The following parameters are used to define what is good enough and long enough.
- Mismatch cost The alignment awards one point for a match, and the mismatch cost is set by this parameter. The default value is 1.
- Minimum score This is the minimum score of an alignment to be accepted for merging. The default value is 40. As an example: with default settings, this means that an overlap of 43 bases with one mismatch will be accepted (42 matches minus 1 for a mismatch).
- Gap cost This is the cost for introducing an insertion or deletion in the alignment. The default value is 4.
- Maximum unaligned end mismatches: The alignment is local, which means that a number of bases can be left unaligned. If the quality of the reads is dropping to be very poor towards the end of the read, and the expected overlap is long enough, it makes sense to allow some unaligned bases at the end (the default value is 5). However, this should be used with great care: a wrong decision to merge the reads leads to errors in the downstream analysis, so it is better to be conservative and accept fewer merged reads in the result. Please note that even with the alignment scores above the minimum score specified in the tool setup, the paired reads also need to have the number of end mismatches below the "Maximum unaligned end mismatches" value specified in the tool setup to be qualified for merging.

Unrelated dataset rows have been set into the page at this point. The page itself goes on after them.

==> src/common/cnn_pkg.sv <==
`default_nettype none

package cnn_pkg;

    // word and kernel geometry
    localparam int data_width      = 16;   // float16, stored bit-exact
    localparam int kernel_size_max = 3;
    localparam int slice_words     = kernel_size_max * kernel_size_max;

    // bank organisation, one bank per output channel
    localparam int para_y     = 4;
    localparam int bank_depth = 16;
    localparam int row_width  = 4;
    localparam int bank_width = 2;

    // command fields
    localparam int fm_size_width = 10;
    localparam int pos_width     = $clog2(slice_words);         // flat position in a slice
    localparam int ks_width      = $clog2(kernel_size_max + 1); // kernel_size 1..3

    // credit flow control on both streams
    localparam int in_credits   = 4;    // loader buffer depth
    localparam int out_credits  = 4;
    localparam int in_ptr_width = $clog2(in_credits);
    localparam int in_cnt_width = $clog2(in_credits + 1);
    localparam int credit_width = $clog2(out_credits + 1);

    // read modes
    localparam logic mode_conv = 1'b0;
    localparam logic mode_fc   = 1'b1;

    // one kernel slice, seen either as a 3x3 grid or as nine values in a row
    // kernel[r][c] sits on the same bits as flat[3r+c]
    typedef union packed {
        logic [kernel_size_max-1:0][kernel_size_max-1:0][data_width-1:0] kernel;
        logic [slice_words-1:0][data_width-1:0]                          flat;
    } weight_slice_u;

endpackage

`default_nettype wire

==> src/rtl/weight_issue.sv <==
`timescale 1ns/10ps
`default_nettype none

module weight_issue (
    input  logic                                           clk,
    input  logic                                           arst_n,
    input  logic                                           start,
    input  logic                                           mode,
    input  logic [cnn_pkg::ks_width-1:0]                   kernel_size,
    input  logic [cnn_pkg::row_width-1:0]                  base_row,
    input  logic [cnn_pkg::fm_size_width-1:0]              fm_total_size,
    output logic                                           busy,
    output logic                                           rd_en,
    output logic [cnn_pkg::row_width-1:0]                  rd_row,
    output logic [cnn_pkg::pos_width-1:0]                  rd_pos,
    input  logic                                           rd_stall,
    input  logic [cnn_pkg::para_y*cnn_pkg::data_width-1:0] rd_data,
    input  logic                                           rd_valid,
    output logic                                           out_valid,
    output logic [cnn_pkg::para_y*cnn_pkg::data_width-1:0] out_data,
    output logic                                           out_last,
    input  logic                                           out_credit
);

    import cnn_pkg::*;

    weight_slice_u             pos_map;    // flat index stored in every word
    logic                      walk_q;     // reads still to issue
    logic                      mode_q;
    logic [ks_width-1:0]       ks_q;
    logic [ks_width-1:0]       r_q;
    logic [ks_width-1:0]       c_q;
    logic [row_width-1:0]      row_q;
    logic [fm_size_width-1:0]  total_q;
    logic [fm_size_width-1:0]  idx_q;      // FC index, 0..total-1
    logic [pos_width-1:0]      fc_pos_q;   // idx_q mod 9 without a divider
    logic [pos_width-1:0]      conv_pos;
    logic [credit_width-1:0]   credit_q;
    logic                      accept;
    logic                      is_last;
    logic                      is_pad;
    logic                      last_q;
    logic                      pad_q;
    logic                      busy_tail_q;  // reads issued, last beat not yet out

    // kernel view of this table gives the flat position of (r, c)
    always_comb begin
        for (int i = 0; i < slice_words; i++) begin
            pos_map.flat[i] = data_width'(i);
        end
    end

    assign conv_pos = pos_map.kernel[r_q][c_q][pos_width-1:0];

    assign rd_en  = walk_q && (credit_q != '0);  // no credit, no read
    assign rd_row = row_q;
    assign rd_pos = (mode_q == mode_conv) ? conv_pos : fc_pos_q;
    assign accept = rd_en && !rd_stall;

    assign is_last = (mode_q == mode_conv) ?
                     ((r_q == ks_q - 1'b1) && (c_q == ks_q - 1'b1)) :
                     ((idx_q + fm_size_width'(1)) >= total_q);

    // a zero-length FC command still yields one beat, all zero
    assign is_pad = (mode_q == mode_fc) && (idx_q >= total_q);

    assign busy      = walk_q || busy_tail_q;
    assign out_valid = rd_valid;
    assign out_last  = rd_valid && last_q;
    assign out_data  = pad_q ? '0 : rd_data;

    always_ff @(posedge clk or negedge arst_n) begin
        if (!arst_n) begin
            walk_q      <= 1'b0;
            busy_tail_q <= 1'b0;
            mode_q      <= mode_conv;
            ks_q        <= ks_width'(1);
            r_q         <= '0;
            c_q         <= '0;
            row_q       <= '0;
            total_q     <= '0;
            idx_q       <= '0;
            fc_pos_q    <= '0;
            last_q      <= 1'b0;
            pad_q       <= 1'b0;
            credit_q    <= credit_width'(out_credits);
        end else begin
            credit_q <= credit_q - credit_width'(accept) + credit_width'(out_credit);
            if (accept) begin
                last_q <= is_last;  // tags travel with the read
                pad_q  <= is_pad;
            end
            if (out_last) begin
                busy_tail_q <= 1'b0;
            end

            if (start && !busy) begin
                walk_q   <= 1'b1;
                mode_q   <= mode;
                ks_q     <= kernel_size;
                row_q    <= base_row;
                total_q  <= fm_total_size;
                r_q      <= '0;
                c_q      <= '0;
                idx_q    <= '0;
                fc_pos_q <= '0;
            end else if (accept) begin
                if (is_last) begin
                    walk_q      <= 1'b0;
                    busy_tail_q <= 1'b1;
                end else if (mode_q == mode_conv) begin
                    if (c_q == ks_q - 1'b1) begin   // row-major over the kernel
                        c_q <= '0;
                        r_q <= r_q + 1'b1;
                    end else begin
                        c_q <= c_q + 1'b1;
                    end
                end else begin
                    idx_q <= idx_q + 1'b1;
                    if (fc_pos_q == pos_width'(slice_words - 1)) begin
                        fc_pos_q <= '0;
                        row_q    <= row_q + 1'b1;   // next slice row
                    end else begin
                        fc_pos_q <= fc_pos_q + 1'b1;
                    end
                end
            end
        end
    end

    // downstream returns only credits it was given
    a_credit_bound: assert property (@(posedge clk) disable iff (!arst_n)
        credit_q <= credit_width'(out_credits))
        else $error("weight_issue: credit count %0d over limit", credit_q);

endmodule

`default_nettype wire

==> config.mk <==
export PLATFORM = sky130hd
export DESIGN_NAME = weight_issue
export DESIGN_NICKNAME = d
export VERILOG_FILES = /design/src/common/cnn_pkg.sv /design/src/rtl/weight_issue.sv
export SDC_FILE = /design/constraint.sdc
export NUM_CORES = 1
export LEC_CHECK = 0
export BUFFER_PORTS_ARGS = -buffer_cell sky130_fd_sc_hd__buf_2
export CORE_MARGIN = 2
export CORE_UTILIZATION = 30
export CTS_BUF_LIST = sky130_fd_sc_hd__clkbuf_8
export CTS_CLUSTER_SIZE = 30
export DETAILED_ROUTE_END_ITERATION = 7
export PLACE_DENSITY = 0.6
export RECOVER_POWER = 50
export SLEW_MARGIN = 20
export SYNTH_ARGS = -nofsm -noshare
export SYNTH_HDL_FRONTEND = slang
export SYNTH_SLANG_ARGS = --single-unit
==> constraint.sdc <==
create_clock -name clk -period 7.6 [get_ports clk]
set_clock_uncertainty 0.15 [all_clocks]
set_input_delay 0.76 -clock clk [delete_from_list [all_inputs] [get_ports clk]]
set_output_delay 0.76 -clock clk [all_outputs]
set_load 0.01 [all_outputs]
==> impl_metrics.xml, run 1 <==
<?xml version="1.0" encoding="UTF-8"?>
<metrics>
  <group name="run_status">
    <metric name="outcome" unit="">complete, but fails checks</metric>
    <metric name="violations_in_the_final_reports" unit="">capacitance limit, slew limit</metric>
  </group>
  <group name="drt">
    <metric name="via_per_inst" unit="">4.74</metric>
    <metric name="ant_nets" unit="">0</metric>
    <metric name="route.final.wire_length" unit="microns">9830</metric>
    <metric name="detail_route.iter0.violations" unit="">173</metric>
    <metric name="total_number_of_vias" unit="">3152</metric>
    <metric name="detail_route.first_pass.iterations" unit="">4</metric>
    <metric name="drcViolationCount" unit="">0</metric>
    <metric name="route.detailed.wl_per_inst" unit="microns">14.8</metric>
  </group>
  <group name="logic_synthesis">
    <metric name="ys_warn_count" unit="">0</metric>
    <metric name="synth_async_sr_flop_share" unit="%">100</metric>
    <metric name="dominantRegCellSynth" unit="">sky130_fd_sc_hd__dfrtp_1</metric>
    <metric name="post_synth_fa_ha_maj_area_fraction" unit="%">12.1</metric>
    <metric name="synth_cell_type_count" unit="">54</metric>
    <metric name="synth_edf_count" unit="">0</metric>
    <metric name="post_synth_instance_area" unit="sq mm">0.00316</metric>
    <metric name="post_synth.cell_area_avg" unit="sq um">8.43</metric>
    <metric name="syn-instance-count" unit="">375</metric>
    <metric name="synth_seq_cells" unit="">42</metric>
    <metric name="yosysSeqAreaShare" unit="%">33.3</metric>
    <metric name="post_synthesis_net_count" unit="">492</metric>
    <metric name="area_fraction_in_compound_gates_after_synthesis" unit="%">15.1</metric>
    <metric name="synth.mux.area_fraction" unit="%">1.66</metric>
    <metric name="combinational_family_with_the_most_area_after_synthesis" unit="">simple AND/OR/NAND/NOR gates</metric>
    <metric name="xor_xnor_portion_of_the_synthesized_cell_area" unit="%">3.88</metric>
    <metric name="synth_simple_gate_area_share" unit="%">28.4</metric>
  </group>
  <group name="final_layout">
    <metric name="final_cell_mix" unit="">143 x sky130_fd_sc_hd__buf_2, 67 x sky130_fd_sc_hd__nor2b_1, 49 x sky130_fd_sc_hd__nand2_1</metric>
    <metric name="drive_above_1_share" unit="%">30.8</metric>
    <metric name="layout.cells.most_common" unit="">sky130_fd_sc_hd__buf_2</metric>
    <metric name="layout-area-overhead-vs-synth" unit="%">31.0</metric>
    <metric name="final-instance-count-excl-fill" unit="">665</metric>
    <metric name="final_util" unit="%">40.3</metric>
    <metric name="final_nets" unit="">645</metric>
    <metric name="antenna_cells_inserted" unit="">0</metric>
  </group>
  <group name="clocking">
    <metric name="tritoncts" unit="">yes</metric>
    <metric name="cts.sink_count" unit="">42</metric>
    <metric name="cts_max_level" unit="">2</metric>
    <metric name="cts_inserted_buffers" unit="">5</metric>
    <metric name="post_cts.repair.setup_buffers" unit="">0</metric>
    <metric name="ctsHoldBuffers" unit="">0</metric>
    <metric name="worst_skew_pair.late_latency" unit="ps">300</metric>
    <metric name="ctsLongestPathBuffers" unit="">2</metric>
    <metric name="clk_root_buf" unit="">sky130_fd_sc_hd__clkbuf_8</metric>
    <metric name="post_cts_resized" unit="">0</metric>
    <metric name="clkTransAtPathRegs" unit="ps">90</metric>
  </group>
  <group name="timing">
    <metric name="final-max-slew-violation-count" unit="">97</metric>
    <metric name="setup-tns-final" unit="ps">0</metric>
    <metric name="setup_viol" unit="">0</metric>
    <metric name="final.period_utilization" unit="%">43.0</metric>
    <metric name="hold_violations" unit="">0</metric>
    <metric name="final.min_clock_period" unit="ps">3270</metric>
    <metric name="unrepaired_setup_endpoints_after_global_routing" unit="">false</metric>
    <metric name="relSlewSlack" unit="%">-21.5</metric>
    <metric name="worstMarginPinSlew" unit="ps">1820</metric>
    <metric name="fmax" unit="MHz">306</metric>
  </group>
  <group name="critical_path">
    <metric name="critical_path_cell_with_the_highest_stage_delay" unit="">sky130_fd_sc_hd__dfrtp_1</metric>
    <metric name="critical_path_required" unit="ps">7570</metric>
    <metric name="largest_fanout_of_any_net_on_the_critical_path" unit="">15</metric>
    <metric name="worst_setup_path_start_kind" unit="">flip-flop</metric>
    <metric name="cp-end-kind" unit="">flip-flop</metric>
    <metric name="critical_path.cell_chain" unit="">ha_1 -&gt; nand3_1 -&gt; nor2_1 -&gt; nand3_1 -&gt; xnor2_1 -&gt; ha_1 -&gt; o21a_1 -&gt; a21oi_4 -&gt; o2111a_2 -&gt; and3_1 -&gt; xnor2_1 -&gt; o21ai_1</metric>
    <metric name="setup.worst_path.class" unit="">flip-flop to flip-flop</metric>
    <metric name="crit_arrival" unit="ps">3240</metric>
    <metric name="setup.worst_path.start" unit="">idx_q[0]$_DFFE_PN0P_</metric>
    <metric name="critical-path-max-stage-delay" unit="ps">450</metric>
    <metric name="reg2reg_from" unit="">idx_q[0]$_DFFE_PN0P_</metric>
  </group>
  <group name="global_routing">
    <metric name="grt_usage" unit="%">16.8</metric>
    <metric name="grt_first_pass_wirelength" unit="microns">15200</metric>
    <metric name="grt_antenna_before_repair" unit="">0</metric>
    <metric name="first_global_vias" unit="">3093</metric>
    <metric name="grt_start_max_net_pins" unit="">66</metric>
    <metric name="gr-total-overflow" unit="">0</metric>
  </group>
  <group name="place">
    <metric name="dp.cells" unit="">656</metric>
    <metric name="number_of_i_o_port_buffers" unit="">162</metric>
    <metric name="hpwlAfterDp" unit="microns">7940</metric>
    <metric name="globalplace.congestion" unit="">0.831</metric>
  </group>
  <group name="die">
    <metric name="ios" unit="">163</metric>
    <metric name="chipHeight" unit="microns">107</metric>
    <metric name="chipWidth" unit="microns">107</metric>
    <metric name="core-area" unit="sq mm">0.0103</metric>
    <metric name="placementRows" unit="">37</metric>
    <metric name="initial_core_util" unit="%">30.8</metric>
    <metric name="die-area" unit="sq mm">0.0114</metric>
  </group>
  <group name="power_and_ir_drop">
    <metric name="ir_drop" unit="uV">153</metric>
    <metric name="pwr_density_cell" unit="mW/mm^2">305</metric>
    <metric name="leakage" unit="nW">2.15</metric>
  </group>
  <group name="worst_hold_path">
    <metric name="hold_class" unit="">input port to async pin</metric>
  </group>
  <group name="run">
    <metric name="timing.max_cap.violations" unit="">3</metric>
  </group>
</metrics>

The tool accepts both paired and unpaired reads but will only merge paired reads in forward-reverse orientation. After merging, the merged reads will always be in the forward orientation.
- Include all reads Select this option to include the non-merged reads in the OTU clustering analysis. If some or most of your paired reads are not expected to overlap, you should check this option to include all reads in the analysis. An example of an application resulting in non-overlapping paired reads would be fungal ITS sequencing, where you often sequence a larger amplicon than what can be covered by your read pairs.